Exercise goal> Every line below from the one containing "Final period util: 83.78%" through the one containing "Flip-flop and latch count after synthesis: 54" must be transcribed exactly. Omit all lines outside that stretch.

[Dataset records Boundary: Start]

--- src/rtl/nibble_serial_adder_pkg.sv ---
// Shared constants and FSM state type for the nibble-serial adder.
package nibble_serial_adder_pkg;

  localparam int unsigned NIBBLE_W = 4;

  typedef enum logic [1:0] {
    ST_IDLE = 2'd0,
    ST_ADD  = 2'd1,
    ST_DONE = 2'd2
  } state_t;

endpackage

--- src/rtl/ripple_adder.sv ---
// 4-bit combinational ripple-carry adder slice.
module ripple_adder (
  input  logic [3:0] A,
  input  logic [3:0] B,
  input  logic       Cin,
  output logic [3:0] S,
  output logic       Cout
);

  logic [4:0] w_c;

  always_comb begin
    w_c    = '0;
    S      = '0;
    w_c[0] = Cin;
    for (int i = 0; i < 4; i++) begin
      S[i]     = A[i] ^ B[i] ^ w_c[i];
      w_c[i+1] = (A[i] & B[i]) | (w_c[i] & (A[i] ^ B[i]));
    end
    Cout = w_c[4];
  end

endmodule

--- src/rtl/nibble_serial_adder.sv ---
// Multi-cycle WIDTH-bit adder: one 4-bit slice, LS nibble first, registered carry between nibbles.
module nibble_serial_adder
  import nibble_serial_adder_pkg::*;
#(
  parameter int unsigned WIDTH = 16
) (
  input  logic             clk,
  input  logic             rst,
  input  logic             in_valid,
  output logic             in_ready,
  input  logic [WIDTH-1:0] a,
  input  logic [WIDTH-1:0] b,
  input  logic             cin,
  output logic             out_valid,
  input  logic             out_ready,
  output logic [WIDTH-1:0] sum,
  output logic             cout
);

  localparam int unsigned NIBBLES = WIDTH / NIBBLE_W;
  localparam int unsigned CNT_W   = $clog2(NIBBLES);
  localparam logic [CNT_W-1:0] LAST_CNT = CNT_W'(NIBBLES - 1);

  state_t             r_state, w_state_d;
  logic [WIDTH-1:0]   r_a, r_b, r_sum;
  logic [CNT_W-1:0]   r_cnt;
  logic               r_carry, r_cout;
  logic [NIBBLE_W-1:0] w_s;
  logic               w_cout;

  ripple_adder u_ripple_adder (
    .S    (w_s),
    .Cout (w_cout),
    .A    (r_a[NIBBLE_W-1:0]),
    .B    (r_b[NIBBLE_W-1:0]),
    .Cin  (r_carry)
  );

  always_comb begin
    w_state_d = r_state;
    unique case (r_state)
      ST_IDLE: if (in_valid) w_state_d = ST_ADD;
      ST_ADD:  if (r_cnt == LAST_CNT) w_state_d = ST_DONE;
      ST_DONE: if (out_ready) w_state_d = ST_IDLE;
      default: w_state_d = ST_IDLE;
    endcase
  end

  always_ff @(posedge clk or posedge rst) begin
    if (rst) begin
      r_state <= ST_IDLE;
      r_a     <= '0;
      r_b     <= '0;
      r_sum   <= '0;
      r_cnt   <= '0;
      r_carry <= 1'b0;
      r_cout  <= 1'b0;
    end else begin
      r_state <= w_state_d;
      unique case (r_state)
        ST_IDLE: begin
          if (in_valid) begin
            r_a     <= a;
            r_b     <= b;
            r_carry <= cin;
            r_cnt   <= '0;
          end
        end
        ST_ADD: begin
          // New nibble enters at the top; after NIBBLES shifts nibble k sits at [4k+3:4k].
          r_sum   <= {w_s, r_sum[WIDTH-1:NIBBLE_W]};
          r_a     <= {{NIBBLE_W{1'b0}}, r_a[WIDTH-1:NIBBLE_W]};
          r_b     <= {{NIBBLE_W{1'b0}}, r_b[WIDTH-1:NIBBLE_W]};
          r_carry <= w_cout;
          r_cnt   <= r_cnt + 1'b1;
          if (r_cnt == LAST_CNT) r_cout <= w_cout;
        end
        default: ;
      endcase
    end
  end

  assign in_ready  = (r_state == ST_IDLE);
  assign out_valid = (r_state == ST_DONE);
  assign sum       = r_sum;
  assign cout      = r_cout;

endmodule

--- config.mk ---
export PLATFORM = sky130hd
export DESIGN_NAME = nibble_serial_adder
export DESIGN_NICKNAME = d
export VERILOG_FILES = /design/src/rtl/nibble_serial_adder_pkg.sv /design/src/rtl/ripple_adder.sv /design/src/rtl/nibble_serial_adder.sv
export SDC_FILE = /design/constraint.sdc
export NUM_CORES = 1
export LEC_CHECK = 0
export CAP_MARGIN = 20
export CORE_MARGIN = 3
export CORE_UTILIZATION = 50
export DETAILED_ROUTE_END_ITERATION = 10
export PLACE_DENSITY = 0.79
export SYNTH_ARGS = -nofsm -noshare
export SYNTH_HDL_FRONTEND = slang
export SYNTH_SLANG_ARGS = --single-unit
--- constraint.sdc ---
create_clock -name clk -period 2.6 [get_ports clk]
set_input_delay 0.39 -clock clk [delete_from_list [all_inputs] [get_ports clk]]
set_output_delay 0.39 -clock clk [all_outputs]
set_load 0.05 [all_outputs]
== Yosys cells after proc, flatten, opt, wreduce, memory -nomap -nowiden ==
Cells that the tools add are included.

* Register bits after elaboration: 54
* Bits of input ports: 37
* Output and inout port bits: 19

* Add/subtract/negate cells: 1
* Eq/ne operators: 6
* Multiplexer cells: 12
* Bitwise logic cells: 20
* Reduce and logical (&&, ||, !) cells: 5

{| class="wikitable"
|+ Operators with widths
! kind !! count
|-
| one-hot mux 16 bit (2 select lines) || 2
|-
| 2-to-1 mux 16 bit || 2
|-
| AND 1 bit || 8
|-
| 2-to-1 mux 2 bit || 4
|-
| XOR 1 bit || 8
|-
| one-hot mux 2 bit (3 select lines) || 1
|-
| equality test 2 bit (second input constant) || 2
|-
| != test 2 bit (second input constant) || 2
|-
| OR 1 bit || 4
|-
| one-hot mux 2 bit (2 select lines) || 1
|-
| AND reduction 2 bit || 2
|-
| AND reduction 3 bit || 1
|-
| adder 2 x 1 -> 2 bit (second input constant) || 1
|-
| equality test 2 x 1 -> 1 bit (second input constant) || 1
|-
| logical NOT 2 bit || 1
|-
| != test 2 x 1 -> 1 bit (second input constant) || 1
|-
| one-hot mux 1 bit (2 select lines) || 1
|-
| nonzero test 2 bit || 1
|-
| 2-to-1 mux 1 bit || 1
|}

== Longest topological paths before layout ==
Gate-level depths: netlist of run 1.

* Depth in word-level cells: 10
* Mapped depth: 8

== Modules after synthesis ==
A second synthesis of run 1 with hierarchy kept.

* Cell total of the unflattened synthesis: 272
* Area, all modules: 2586.2 µm²

{| class="wikitable"
|+ By module, submodules not included
! module !! instances !! cells an instance !! area each (µm²) !! sequential area each (µm²)
|-
| nibble_serial_adder || 1 || 258 || 2468.6 || 1351.3
|-
| ripple_adder || 1 || 14 || 117.6 || 0.0
|}

== Least setup slack after synthesis of run 1 ==
No wires, ideal clock.

* Kind: reg2reg
* Start: register r_a[0]
* End: register r_sum[15], in the netlist sum[15]
* Setup time: 0.076 ns
* Arrival time: 1.961 ns
* Path slack: 0.563 ns
* Cell stages (with the launch flop): 9
* Buffers on the path: 0
* Period minus slack after synthesis: 2.037 ns
* Path through: dfrtp_1 > fa_1 > inv_1 > fa_1 > inv_1 > fa_1 > inv_1 > fa_1 > o21ai_1

* Longest elaborated chain between the ends: 8
* Elaborated cells on any way between the ends: 9

{| class="wikitable"
|+ Ends and longest elaborated chain
! item !! RTL line !! text
|-
| start: declaration || nibble_serial_adder.sv:25 || <nowiki>logic [WIDTH-1:0] r_a, r_b, r_sum;</nowiki>
|-
| start signal: assignment || nibble_serial_adder.sv:72 || <nowiki>r_a <= {{NIBBLE_W{1'b0}}, r_a[WIDTH-1:NIBBLE_W]};</nowiki>
|-
| XOR 1 bit || ripple_adder.sv:18 || <nowiki>w_c[i+1] = (A[i] & B[i]) | (w_c[i] & (A[i] ^ B[i]));</nowiki>
|-
| AND 1 bit || ripple_adder.sv:18 ||
|-
| OR 1 bit (*) || ripple_adder.sv:18 ||
|-
| AND 1 bit (*) || ripple_adder.sv:18 ||
|-
| OR 1 bit (*) || ripple_adder.sv:18 ||
|-
| AND 1 bit (*) || ripple_adder.sv:18 ||
|-
| OR 1 bit (*) || ripple_adder.sv:18 ||
|-
| XOR 1 bit (*) || ripple_adder.sv:17 || <nowiki>S[i] = A[i] ^ B[i] ^ w_c[i];</nowiki>
|-
| end signal: assignment || nibble_serial_adder.sv:71 || <nowiki>r_sum <= {w_s, r_sum[WIDTH-1:NIBBLE_W]};</nowiki>
|-
| end: declaration || nibble_serial_adder.sv:25 ||
|}

Every way passes the cells marked *; elsewhere a longest branch is shown, timed or not.
A chain may end at the register's enable or synchronous reset.

== Worst setup path in the final report of run 1 ==
Ends and elaborated chain as after synthesis.

==> qor.txt, run 1 <==
Sw frac: 45.46%
Max H-tree Level: 2
Number of cells upsized or downsized after cts: 0
Clock net sink count: 54
Peak clock frequency supported by timing: 459.1 MHz
Initial antenna violation count: 0
Routed wirelength normalized by instance count: 14.28 µm
Min Clock Period, post-route: 2.178 ns
Int Power: 2.305 mW
CTS tree: built
Final nets: 343
Proportion of power drawn by the clock network: 11.3%
Die height: 76.96 µm
Endpoints failing hold: 0
Static leakage: 1.412 nW
Source-to-sink clock delay at the later pin of the worst-skew pair: 0.31 ns
Worst setup path start: r_a[0]
CTS buffer count: 5
Critical Path Start Type: flop
Area growth syn-to-layout: 26.54%
Critical Path, Cell by Cell: fa_1 > inv_1 > fa_1 > inv_1 > fa_1 > inv_1 > fa_1 > o21ai_1
Most common library cell in the layout ignoring fill and taps: sky130_fd_sc_hd__dfrtp_1
Area enclosed by the die boundary: 5922 µm²
Remaining design rule violation count: 0
Largest net degree at the start of global routing: 55
Setup total negative slack: 0 ns
Port Buf Inserts: 55
Layout filler cell count: 398
Routed Antenna Nets: 0
Endpoint class of the critical path: flop
Number of maximum-capacitance constraint violations: 0
Type of the worst setup path: reg2reg
Post-CTS Setup Inserts: 0
Total Routing Usage GR: 19.32%
Antenna Cells: 0
Peak fanout along the critical path: 2
Fraction of power consumed by sequential logic: 35.6%
Cell area after technology mapping: 2517 µm²
Run status: complete, no violations
Share of final-layout standard cells stronger than drive strength 1: 10.60%
Maximum buffer depth of the clock tree: 2
Worst endpoint data arrival time: 2.42 ns
Worst path most repeated cell: sky130_fd_sc_hd__fa_1
Clock root cell: sky130_fd_sc_hd__clkbuf_8
Average via count per standard cell: 5.347
Core area: 4786 µm²
Peak supply drop: 0.5450 mV
Gp weighted congestion: 0.7779
Number of warnings reported in the yosys synthesis log: 0
Number of instances in the synthesized netlist: 250
Class of the tightest hold or removal check: in2async
Largest stage delay on the critical path: 0.43 ns
Drt first pass iters: 4
Slew at the pin closest to its max-slew limit: 0.8519 ns
R2R Path Start: r_a[0]
Starting density of the core: 52.60%
Count of boundary I/O pins: 56
Detailed-route wire length: 5.269 mm
Clock Pin Slew Worst Setup and Hold Paths: 0.09 ns
Total count of max-transition violations in the final report: 0
Initial DRC Count: 123
Total number of vias: 1973
Via count of the first global-routing pass: 2024
Horizontal die dimension: 76.96 µm
Mean Syn Cell Area: 10.07 µm²
Worst clock skew on the final layout: 0.006272 ns
Total setup violations reported at the end of the flow: 0
Final period util: 83.78%
Slowest stage cell, crit path: sky130_fd_sc_hd__fa_1
Global route overflow: 0
Leading cell types in the layout, fill and taps excluded: 54 x sky130_fd_sc_hd__dfrtp_1, 53 x sky130_fd_sc_hd__clkdlybuf4s50_1, 48 x sky130_fd_sc_hd__nand2_1, 16 x sky130_fd_sc_hd__nor3_1, 15 x sky130_fd_sc_hd__a21oi_1
Setup repair after global routing missed its margin: false
Sequential share of the synthesized area: 53.68%
Gate power share: 53.0%
Synthesized net count: 292
Data required time of the worst path: 2.84 ns
Sw power: 1.922 mW
Hold buffer count at CTS: 0
Worst slew margin relative to its limit: 43.09%
First-pass GRT wire length: 9.190 mm
Pwr dens: 1327 nW/µm²
Number of standard-cell rows in the floorplan: 25
Distinct cells, synth: 34
Post-detailed-placement half-perimeter wirelength: 3.671 mm
Post-route total power: 4.227 mW
Flip-flop and latch count after synthesis: 54
-- power groups by stage --
stage / Sequential [mW] / Clock [mW] / Combinational, mW
6_report: 1.51 / 0.479 / 2.24
3_3_place_gp: 1.51 / 0 / 2.20
2_1_floorplan: 1.87 / 0 / 1.33
3_5_place_dp: 1.53 / 0 / 2.25
4_1_cts: 1.51 / 0.483 / 2.26
5_1_grt: 1.56 / 0.526 / 2.46
-- cell families after synthesis --
| kind of cell | count (synthesis) | share of synthesized area [%] |
|---|---|---|
| compound gates | 60 | 16.45 |
| fa+ha+maj | 5 | 3.678 |
| buf+inv | 32 | 6.759 |
| flops | 54 | 53.68 |
| simple gates | 99 | 19.43 |
-- per-stage QoR --
step                      cells  area [µm²]  hold slack (ns)  setup slack, ns  util (%)
after detailed placement    361        3094           0.4623           0.4362     64.65
after global placement      361        3094           0.4582           0.5251     64.65
after global routing        369        3186           0.4929           0.2955     66.56
after floorplan             250        2517           0.4508           0.5631         -
after CTS                   369        3186           0.4583           0.4168     66.56
final                       369        3186           0.4385           0.4216     66.56
-- cell usage after synthesis, drive strengths merged --
library cell	count	area share, %
o21bai	1	0.45
dfrtp	54	54
or3b	2	0.70
o22ai	14	3.5
a21oi	15	3.0
nor3	21	5.2
nor2	13	2.3
buf	16	4.4
fa	4	3.2
nor3b	4	1.2
o21ai	9	1.8
o221a	1	0.45
a221oi	5	2.2
nor2b	8	2.0
ha	1	0.50
o21ba	1	0.40
a31oi	1	0.25
a211oi	1	0.30
nand2b	2	0.60
o22a	4	1.4
nand3b	1	0.30
a22o	7	2.4
o31ai	1	0.30
nand2	48	7.2
inv	14	2.1
clkbuf	2	0.30
-- state kept, by name, indices dropped and copies added (netlist names) --
register,cells
cout,1
r_a,16
r_b,16
r_carry,1
r_cnt,2
r_state,2
sum,16
-- final cells by class --
| class | count | area (µm²) | area share (%) |
|---|---|---|---|
| flip-flops and latches | 54 | 1351 | 42.42 |
| multi-input cells | 164 | 996.0 | 31.26 |
| repair buffers | 62 | 610.6 | 19.17 |
| clock buffers | 7 | 86.33 | 2.710 |
| well taps | 67 | 83.83 | 2.632 |
| inverters | 14 | 52.55 | 1.650 |
| clock inverters | 1 | 5.005 | 0.1571 |
-- critical path, delay by kind of cell (launching register included) --
family / cells / cell delay (ns)
adders and majority gates: 4 / 1.36
DFF: 1 / 0.41
AOI/OAI and AO/OA: 1 / 0.13
buffers and inverters: 3 / 0.22
-- final timing paths --
| check | to | cells past startpoint | slack, ns |
|---|---|---|---|
| min in group clk | sum[0] | 2 | 0.48 |
| worst min register to register | sum[0] | 2 | 0.48 |
| worst max-delay path | sum[15] | 8 | 0.42 |
| worst max register to register | sum[15] | 8 | 0.42 |
| max in group asynchronous | r_b[5] | 3 | 1.92 |
| worst min-delay path | r_cnt[1] | 3 | 0.44 |
-- metal layers --
| metal | global-route usage, % | vias up | routed length, µm |
|---|---|---|---|
| li1 | - | 961 | - |
| met1 | 24.55 | 944 | 2221 |
| met2 | 33.28 | 60 | 2708 |
| met3 | 3.052 | 8 | 253 |
| met4 | 7.065 | 0 | 85 |
| met5 | 0 | - | 0 |
(Power assumes the default switching activity.)
==> inputs of run 2 (changes only) <==
==> constraint.sdc (replaced) <==
create_clock -name clk -period 2.3 [get_ports clk]
set_input_delay 0.345 -clock clk [delete_from_list [all_inputs] [get_ports clk]]
set_output_delay 0.345 -clock clk [all_outputs]
set_load 0.05 [all_outputs]
==> run 2 against run 1 <==
Against the previous run: combinational power grew 15%; hold slack lost 0.036 ns; first-iteration DRC count shrank 25%; critical endpoint unchanged; largest power group unchanged; highest routed layer unchanged; setup slack lost 0.29 ns; via count shrank 0.15%.
==> qor.txt, run 2 (same netlist as run 1, synthesis figures left out) <==
Run status: complete, no violations
Endpoint class of the critical path: flop
Pwr dens: 1498 nW/µm²
Most common library cell in the layout ignoring fill and taps: sky130_fd_sc_hd__dfrtp_1
Endpoints failing hold: 0
Slew at the pin closest to its max-slew limit: 0.5059 ns
Total setup violations reported at the end of the flow: 0
Port Buf Inserts: 55
Total count of max-transition violations in the final report: 0
Global route overflow: 0
Final nets: 346
Initial DRC Count: 92
Min Clock Period, post-route: 2.166 ns
Post-route total power: 4.842 mW
Average via count per standard cell: 5.296
Area growth syn-to-layout: 28.43%
Critical Path Start Type: flop
Routed Antenna Nets: 0
Hold buffer count at CTS: 0
Worst endpoint data arrival time: 2.40 ns
Static leakage: 1.433 nW
Worst clock skew on the final layout: 0.006336 ns
Clock net sink count: 54
Largest stage delay on the critical path: 0.41 ns
Class of the tightest hold or removal check: in2async
Detailed-route wire length: 5.382 mm
Number of standard-cell rows in the floorplan: 25
Remaining design rule violation count: 0
Routed wirelength normalized by instance count: 14.47 µm
Number of maximum-capacitance constraint violations: 0
Setup total negative slack: 0 ns
Largest net degree at the start of global routing: 55
Via count of the first global-routing pass: 2009
Total number of vias: 1970
Clock Pin Slew Worst Setup and Hold Paths: 0.09 ns
Data required time of the worst path: 2.54 ns
Post-CTS Setup Inserts: 0
Layout filler cell count: 390
Share of final-layout standard cells stronger than drive strength 1: 11.48%
First-pass GRT wire length: 9.045 mm
Sequential cell area: 1351 µm²
Clock root cell: sky130_fd_sc_hd__clkbuf_8
Type of the worst setup path: reg2reg
CTS buffer count: 5
Area enclosed by the die boundary: 5922 µm²
Antenna Cells: 0
Core area: 4786 µm²
CTS tree: built
Starting density of the core: 52.60%
Die height: 76.96 µm
Worst slew margin relative to its limit: 66.16%
Worst path most repeated cell: sky130_fd_sc_hd__fa_1
Slowest stage cell, crit path: sky130_fd_sc_hd__dfrtp_1
Post-detailed-placement half-perimeter wirelength: 3.915 mm
Maximum buffer depth of the clock tree: 2
Area used by multi-input combinational logic: 996.0 µm²
Number of cells upsized or downsized after cts: 0
Max H-tree Level: 2
Horizontal die dimension: 76.96 µm
Source-to-sink clock delay at the later pin of the worst-skew pair: 0.31 ns
Initial antenna violation count: 0
Peak supply drop: 0.6853 mV
Count of boundary I/O pins: 56
Drt first pass iters: 4
Peak fanout along the critical path: 2
Total Routing Usage GR: 19.04%
Leading cell types in the layout, fill and taps excluded: 54 x sky130_fd_sc_hd__dfrtp_1, 53 x sky130_fd_sc_hd__clkdlybuf4s50_1, 48 x sky130_fd_sc_hd__nand2_1, 16 x sky130_fd_sc_hd__nor3_1, 15 x sky130_fd_sc_hd__a21oi_1
Gp weighted congestion: 0.8083
Final period util: 94.19%
Peak clock frequency supported by timing: 461.6 MHz
Critical Path, Cell by Cell: fa_1 > inv_1 > fa_1 > inv_1 > fa_1 > inv_1 > fa_1 > o21ai_1
Setup repair after global routing missed its margin: false
[run 2: cell types whose count changed in the layout (fill, tap and decap cells not counted), sizes merged]
cell / previous run / this run
buf: 9 / 12
[run 2: through the flow]
| stage | std cells | area, µm² | hold slack [ns] | setup WS (ns) | utilization [%] |
|---|---|---|---|---|---|
| floorplan | 250 | 2517 | 0.4313 | 0.2631 | - |
| global placement | 364 | 3142 | 0.4576 | 0.2293 | 65.65 |
| detailed placement | 364 | 3142 | 0.4622 | 0.1463 | 65.65 |
| CTS | 372 | 3233 | 0.4091 | 0.1237 | 67.56 |
| global route | 372 | 3233 | 0.4308 | 0.03037 | 67.56 |
| finish | 372 | 3233 | 0.4022 | 0.1335 | 67.56 |
[run 2: final cells by class]
type                       count  area share, %
sequential                    54          41.80
multi-input combinational    164          30.80
timing repair buffer          65          20.36
clock buffer                   7          2.670
tap                           67          2.593
inverter                      14          1.625
clock inverter                 1         0.1548
[run 2: final timing paths]
| path | slack (ns) | depth (start not counted) | to | startpoint |
|---|---|---|---|---|
| worst max-delay path | 0.13 | 8 | sum[15] | r_a[0] |
| worst min-delay path | 0.40 | 3 | r_a[3] | rst |
| worst max register to register | 0.13 | 8 | sum[15] | r_a[0] |
| worst min register to register | 0.48 | 2 | sum[2] | sum[2] |
| max in group asynchronous | 1.67 | 3 | r_b[5] | rst |
| min in group clk | 0.48 | 2 | sum[2] | sum[2] |
[run 2: routing by layer]
metal	up-vias	global-route usage, %	part of all wire, %
li1	972	-	-
met1	939	22.60	44
met2	55	34.23	51
met3	4	5.164	4.7
met4	0	4.348	0.71
met5	-	0	0
[run 2: where the power goes]
part	internal (mW)	total [mW]	switching, mW
Clock	0.243	0.538	0.295
Sequential	1.40	1.72	0.321
Combinational	1.02	2.58	1.56
[run 2: worst max-delay path: cells and delay by family, from the launching register on]
kind	cells	cell delay [ns]
adder cells (fa/ha/maj)	4	1.34
flip-flops	1	0.41
AO/OA/AOI/OAI	1	0.13
buffers and inverters	3	0.20
==> inputs of run 3 (changes only) <==
--- a/config.mk
+++ b/config.mk
@@ -5,7 +5,7 @@
 export SDC_FILE = /design/constraint.sdc
 export NUM_CORES = 1
 export LEC_CHECK = 0
-export CAP_MARGIN = 20
+export CAP_MARGIN = 10
 export CORE_MARGIN = 3
 export CORE_UTILIZATION = 50
 export DETAILED_ROUTE_END_ITERATION = 10
==> results of run 3 <==
Final layout, timing and power as in run 2 (identical DEF).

[Dataset records Boundary: End]

Answer for this exercise>
Final period util: 83.78%
Slowest stage cell, crit path: sky130_fd_sc_hd__fa_1
Global route overflow: 0
Leading cell types in the layout, fill and taps excluded: 54 x sky130_fd_sc_hd__dfrtp_1, 53 x sky130_fd_sc_hd__clkdlybuf4s50_1, 48 x sky130_fd_sc_hd__nand2_1, 16 x sky130_fd_sc_hd__nor3_1, 15 x sky130_fd_sc_hd__a21oi_1
Setup repair after global routing missed its margin: false
Sequential share of the synthesized area: 53.68%
Gate power share: 53.0%
Synthesized net count: 292
Data required time of the worst path: 2.84 ns
Sw power: 1.922 mW
Hold buffer count at CTS: 0
Worst slew margin relative to its limit: 43.09%
First-pass GRT wire length: 9.190 mm
Pwr dens: 1327 nW/µm²
Number of standard-cell rows in the floorplan: 25
Distinct cells, synth: 34
Post-detailed-placement half-perimeter wirelength: 3.671 mm
Post-route total power: 4.227 mW
Flip-flop and latch count after synthesis: 54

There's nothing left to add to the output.